Regression and Classification Trees: Predict Prices of Used Cars
Download assignment solution and files for this problem.
The file ToyotaCorolla.csv
contains the data on used cars (Toyota Corolla) on sale during late summer of 2004 in the Netherlands. It has 1,436 records containing details on 38 attributes, including Price, Age, Kilometers, HP, and other specifications. The goal is to predict the price of a used Toyota Corolla based on its specifications.
Data Preprocessing
Split the data into training (60%), and validation (40%) datasets.
library(rpart)
library(rpart.plot)
# read file
df <- read.csv("ToyotaCorolla.csv")
# training dataset size
size <- floor(0.6 * nrow(df))
# set seed to make partition reproducible
set.seed(123)
# indices for training set
train_ind <- sample(nrow(df), size = size)
# split data into training and validation datasets
train <- df[train_ind, ]
test <- df[-train_ind, ]
- Run a regression tree (RT) with outcome variable
Price
and predictorsAge_08_04
,KM
,Fuel_Type
,HP
,Automatic
,Doors
,Quarterly_Tax
,Mfg_Guarantee
,Guarantee_Period
,Airco
,Automatic_airco
,CD_Player
,Powered_Windows
,Sport_Model
, andTow_Bar
. Keep the minimum number of records in a terminal node to 1, maximum number of tree levels to 100, and cp = 0.001, to make the run least restrictive.
# maxdepth = 30 instead of 100 because it is restricted as explained in documentation
# of rpart.control
RT <- rpart(Price ~ Age_08_04 + KM + Fuel_Type + HP + Automatic + Doors +
Quarterly_Tax + Mfr_Guarantee + Guarantee_Period + Airco +
Automatic_airco + CD_Player + Powered_Windows + Sport_Model + Tow_Bar,
data = train, method = "anova",
control = rpart.control(minbucket = 1, maxdepth = 30, cp = 0.001))
prp(RT)
- Which appear to be the three or four most important car specifications for predicting the cars price?
## Age_08_04 KM Automatic_airco Quarterly_Tax
## 9158111071 2717817030 2523223937 1555864580
## HP Guarantee_Period CD_Player Fuel_Type
## 955797822 716761790 470078859 109155834
## Airco Powered_Windows Doors Tow_Bar
## 88398185 63622243 54284221 9132287
## Sport_Model Mfr_Guarantee
## 5885715 2343215
The three most important car specifications for predicting car price are Age, Kilometers and Automatic aircon.
- Compare the prediction errors of the training and validation sets by examining their RMS error and by plotting the two box plots. What is happening with the training set predictions? How does the predictive performance of the validation set compare to the training set? Why does this occur?

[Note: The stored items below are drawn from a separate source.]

What follows belongs to an exercise in optimizing a design on an open flow for small area, a short achievable clock period and few clock cycles per item; a production flow would make more cautious choices. The RTL was checked by simulation tests, not by an equivalence proof against the original design. Power figures rest on the tool's default switching activity, not on a simulated workload.

Design weighted_random_neighbor_pick, start of the top module:
module weighted_random_neighbor_pick (
  input  wire logic                              clk,
  input  wire logic                              rst,
  input  wire logic                              in_valid,
  output logic                                   in_ready,
  input  wire logic                              mode,
  input  wire logic [4:0]                        entry_index,
  input  wire logic                              entry_nonempty,
  input  wire logic [15:0]                       entry_distance,
  input  wire logic [15:0]                       entry_active,
  input  wire logic                              entry_target_valid,
  input  wire logic [wrnp_pkg::SITE_W-1:0]       start_site,
  input  wire logic                              at_node,
  input  wire logic                              uniform_weights,
  input  wire logic [wrnp_pkg::RV_W-1:0]         random_value,
  output logic                                   out_valid,
  input  wire logic                              out_ready,
  output logic      [wrnp_pkg::SITE_W-1:0]       next_site,
  output logic                                   moved,
  input  wire logic                              cfg_we,
  input  wire logic [wrnp_pkg::CFG_W-1:0]        cfg_wdata
);
Size: roughly 350 flip-flops, ~110 I/O pins, ~27000 um2 of cells after synthesis.
clock: 11.0 ns
lec_check: 0
abc_area: 1
cap_margin: 10
core_margin: 2
core_utilization: 55
cts_buf_list: sky130_fd_sc_hd__clkbuf_4
place_density: 0.7
setup_slack_margin: 5
slew_margin: 10
standard.sh (not shown) runs the stock make flow with config.mk's settings and CLKGATE_MAP_FILE= SYNTH_SCRIPT=/design/flow/synth_recipe.tcl, a recipe that flattens the netlist after the stock synthesis.
==> flow/flow/run.sh <==
#!/bin/bash
# Layout flow: the standard ORFS flow (standard.sh: same synthesis,
# floorplan, power grid, placement, clock tree and routing, same settings),
# except that the port buffers are the small sky130_fd_sc_hd__buf_1 instead
# of the cell buffer_ports picks by itself. ORFS's own logs stay under
# orfs/logs; the make output goes to logs_own/orfs.log.
set -euo pipefail
mkdir -p logs_own
sed -e 's|"\${@:-finish}"|BUFFER_PORTS_ARGS="-buffer_cell sky130_fd_sc_hd__buf_1" "${@:-finish}"|' \
  standard.sh > logs_own/own_standard.sh
grep -q 'BUFFER_PORTS_ARGS' logs_own/own_standard.sh
bash logs_own/own_standard.sh > logs_own/orfs.log 2>&1
The baseline ran to the end with no violations.
Testbench counts at the start, summed over its fixed seeds: cycles 36,576, items 8,000.
Next try:
Settings changed: CORE_UTILIZATION 55 to 60, PLACE_DENSITY 0.7 to 0.8.
Outcome:
- setup slack gets worse by 0.055 ns
- final area is higher by 0.52%
- area after synthesis stays the same
- sequential share of layout area shrinks by 0.13 points
- hold slack barely changes
- global-route usage increases by 2.2 points
- first-iteration DRC count goes up by 14%
- register-to-register slack degrades by 0.05 ns
- utilization climbs by 6.5 points
Next try:
==> flow/flow/run.sh (replaced) <==
#!/bin/bash
# Layout flow: the standard ORFS flow (standard.sh: same synthesis,
# floorplan, power grid, placement, clock tree and routing, same settings),
# except that the port buffers are the small sky130_fd_sc_hd__buf_2 instead
# of the cell buffer_ports picks by itself. ORFS's own logs stay under
# orfs/logs; the make output goes to logs_own/orfs.log.
set -euo pipefail
mkdir -p logs_own
sed -e 's|"\${@:-finish}"|BUFFER_PORTS_ARGS="-buffer_cell sky130_fd_sc_hd__buf_2" "${@:-finish}"|' \
  standard.sh > logs_own/own_standard.sh
grep -q 'BUFFER_PORTS_ARGS' logs_own/own_standard.sh
bash logs_own/own_standard.sh > logs_own/orfs.log 2>&1
Settings changed: CORE_UTILIZATION 60 to 55, PLACE_DENSITY 0.8 to 0.7.
Outcome: Die area goes up by a little under a tenth; utilization goes down by 5.7 points; routed wire length goes up by a few percent; cell count goes up slightly; global-route usage goes down by 2.4 points; setup slack is about the same; combinational power goes up slightly; non-clock buffer count goes down by 1; power goes up slightly; synthesized area is unchanged.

# prediction error for training set
pred_train <- predict(RT)
res_train <- train$Price - pred_train
# prediction error for validation set
pred_test <- predict(RT, test)
res_test <- test$Price - pred_test
# RMS error for training and validation sets
rmse_train <- sqrt(mean(res_train^2))
rmse_test <- sqrt(mean(res_test^2))
rmse_train
## [1] 974.5408
## [1] 1231.599
RMS error for training set is 974.5408 and RMS error for validation set is 1231.599. There are much more outliers for validation set prediction errors compared to training set because the model is trained by minimising squared errors for the prediction of training set. Validation set contains observations that are very different to observations used when training the model, thus the predictive performance for the training set is better.

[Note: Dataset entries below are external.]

What follows belongs to an exercise in optimizing a design on an open flow for small area; a production flow would make more cautious choices.
RTL that was checked went through simulation tests only; none was proved equivalent to the original.
No activity file was given, so power comes from the tool's default toggle rates.

Design ex_stage_top, start of the top module:
module ex_stage_top (
    input  logic                  clk,
    input  logic                  rst_n,
    input  logic                  id_valid,
    input  logic [32-1:0]   id_rs1_data,
    input  logic [32-1:0]   id_rs2_data,
    input  logic [32-1:0]   id_imm,
    input  logic [32-1:0]   id_pc,
    input  logic [5-1:0] id_rs1,
    input  logic [5-1:0] id_rs2,
    input  logic [5-1:0] id_rd,
    input  logic [5-1:0] id_alu_ctrl,
    input  logic [1:0]            id_alu_src,
    input  logic [2:0]            id_branch_cond,
    input  logic                  id_branch_valid,
    input  logic [1:0]            id_result_src,
    input  logic                  id_mem_write,
    input  logic                  id_reg_write,
    input  logic [32-1:0]   mem_load_data,
    output logic                  pc_src,
    output logic [32-1:0]   branch_target,
    output logic [32-1:0]   mem_alu_result,
    output logic [32-1:0]   mem_store_data,
    output logic [5-1:0] mem_rd,
    output logic                  mem_write,
    output logic                  mem_reg_write,
    output logic [32-1:0]   wb_result,
    output logic [5-1:0] wb_rd,
    output logic                  wb_reg_write
);
For scale: ~2,500 cells after synthesis, about 16,000 sq um of cells after synthesis.
Settings: LEC_CHECK=0, CAP_MARGIN=0, CORE_MARGIN=2, CORE_UTILIZATION=40, SETUP_SLACK_MARGIN=0.1, SLEW_MARGIN=0; clock period 7.0 ns.
standard.sh (not shown) runs the stock make flow with config.mk's settings and CLKGATE_MAP_FILE= SYNTH_SCRIPT=/design/flow/synth_recipe.tcl, a recipe that flattens the netlist after the stock synthesis.
==> flow/flow/run.sh <==
#!/bin/bash
# Standard synthesis, then an area-oriented re-map of its combinational
# logic, then the standard layout with single-size port buffers and no CTS
# dummy loads. Each tool's output goes to a log file in this folder.
set -euo pipefail
W=$(pwd)
R=$W/orfs/results/$FLOW_PLATFORM/ex_stage_top/base
export BUFFER_PORTS_ARGS="-buffer_cell sky130_fd_sc_hd__buf_1"
export CTS_ARGS="-sink_clustering_enable -repair_clock_nets -dont_use_dummy_load -buf_list sky130_fd_sc_hd__clkbuf_8 -root_buf sky130_fd_sc_hd__clkbuf_8 -sink_clustering_size 12 -sink_clustering_max_diameter 60"

bash standard.sh synth > synth.log 2>&1
cp "$R/1_2_yosys.v" "$W/1_2_yosys.standard.v"

TOP=$FLOW_TOP IN_V="$W/1_2_yosys.standard.v" OUT_V="$W/1_2_yosys.remap.v" \
    ABCS="$W/flow/remap.abc" REMAP_RPT="$W/remap_stat" \
    REMAP_PLATFORM_CFG="$FLOW_HOME/platforms/sky130hd/config.mk" \
    REMAP_LIB="$FLOW_HOME/platforms/sky130hd/lib/sky130_fd_sc_hd__tt_025C_1v80.lib" \
    yosys -c "$W/flow/remap.tcl" > remap.log 2>&1

cp "$W/1_2_yosys.remap.v" "$R/1_2_yosys.v"
rm -f "$R/1_synth.odb" "$R/1_synth.sdc"
bash standard.sh > layout.log 2>&1
==> flow/flow/remap.abc <==
strash
dc2
balance
rewrite
refactor
balance
rewrite
rewrite -z
balance
refactor -z
rewrite -z
balance
dch -f
map -D 4000
topo
buffer -c
upsize -D 4000
dnsize -D 4000
strash
dch -f
map -D 4000
topo
buffer -c
upsize -D 4000
dnsize -D 4000
==> flow/flow/remap.tcl <==
# Re-map the combinational logic of the standard synthesis netlist for area.
# The flip-flops and tie cells stay as they are, with their names.
set lib $::env(REMAP_LIB)
yosys read_liberty -ignore_miss_func $lib
yosys read_verilog $::env(IN_V)
yosys hierarchy -top $::env(TOP)
foreach c {dfxtp_1 dfrtp_1 dfstp_1 dfxtp_2 dfrtp_2 dfxtp_4 dfrtp_4 conb_1} {
    if {![catch {yosys select -module sky130_fd_sc_hd__$c}]} {
        yosys select -clear
        yosys blackbox sky130_fd_sc_hd__$c
    }
}
yosys flatten
yosys opt_clean -purge
yosys tee -o $::env(REMAP_RPT).before stat -liberty $lib
# The platform's don't-use cells, from its config.mk
set fh [open $::env(REMAP_PLATFORM_CFG) r]
set cfg [read $fh]
close $fh
set dont_use {}
foreach w [regexp -all -inline {sky130_fd_sc_hd__\S+} [lindex [regexp -inline {DONT_USE_CELLS \+=[^#]*} $cfg] 0]] {
    lappend dont_use -dont_use $w
}
puts "remap: [expr {[llength $dont_use] / 2}] dont_use cells"
yosys abc -liberty $lib -script $::env(ABCS) {*}$dont_use
yosys opt_clean -purge
yosys tee -o $::env(REMAP_RPT).after stat -liberty $lib
yosys write_verilog -noattr -nohex -nodec $::env(OUT_V)
The baseline ran to the end with no violations.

- How can we achieve predictions for the training set that are not equal to the actual prices?
When training the model we tolerated the prediction errors in exchange to lower complexity of the tree.
- Prune the full tree using the cross-validation error. Compared to the full tree, what is the predictive performance for the validation set?
# complexity parameter associated with minimum error
cp <- RT$cptable[which.min(RT$cptable[, "xerror"]), "CP"]
# prune the tree
pRT <- prune(RT, cp = cp)
# prediction error for validation set
pred_test_p <- predict(pRT, test)
res_test_p <- test$Price - pred_test_p
# RMS error for validation set
rmse_test_p <- sqrt(mean(res_test_p^2))
rmse_test
## [1] 1231.599
## [1] 1299.381
The RMS error for the validation set is 1299.381 which is slightly higher compared to RMS error for the full tree which was 1231.599. It means that predictive performance for the validation set for pruned tree is slightly worse compared to the full tree.
- Let us see the effect of turning the price variable into a categorical variable. First, create a new variable that categorizes price into 20 bins. Now repartition the data keeping
Binned_Price
instead ofPrice
. Run a classification tree with the same set of input variables as in the RT, and withBinned_Price
as the output variable. Keep the minimum number of records in a terminal node to 1.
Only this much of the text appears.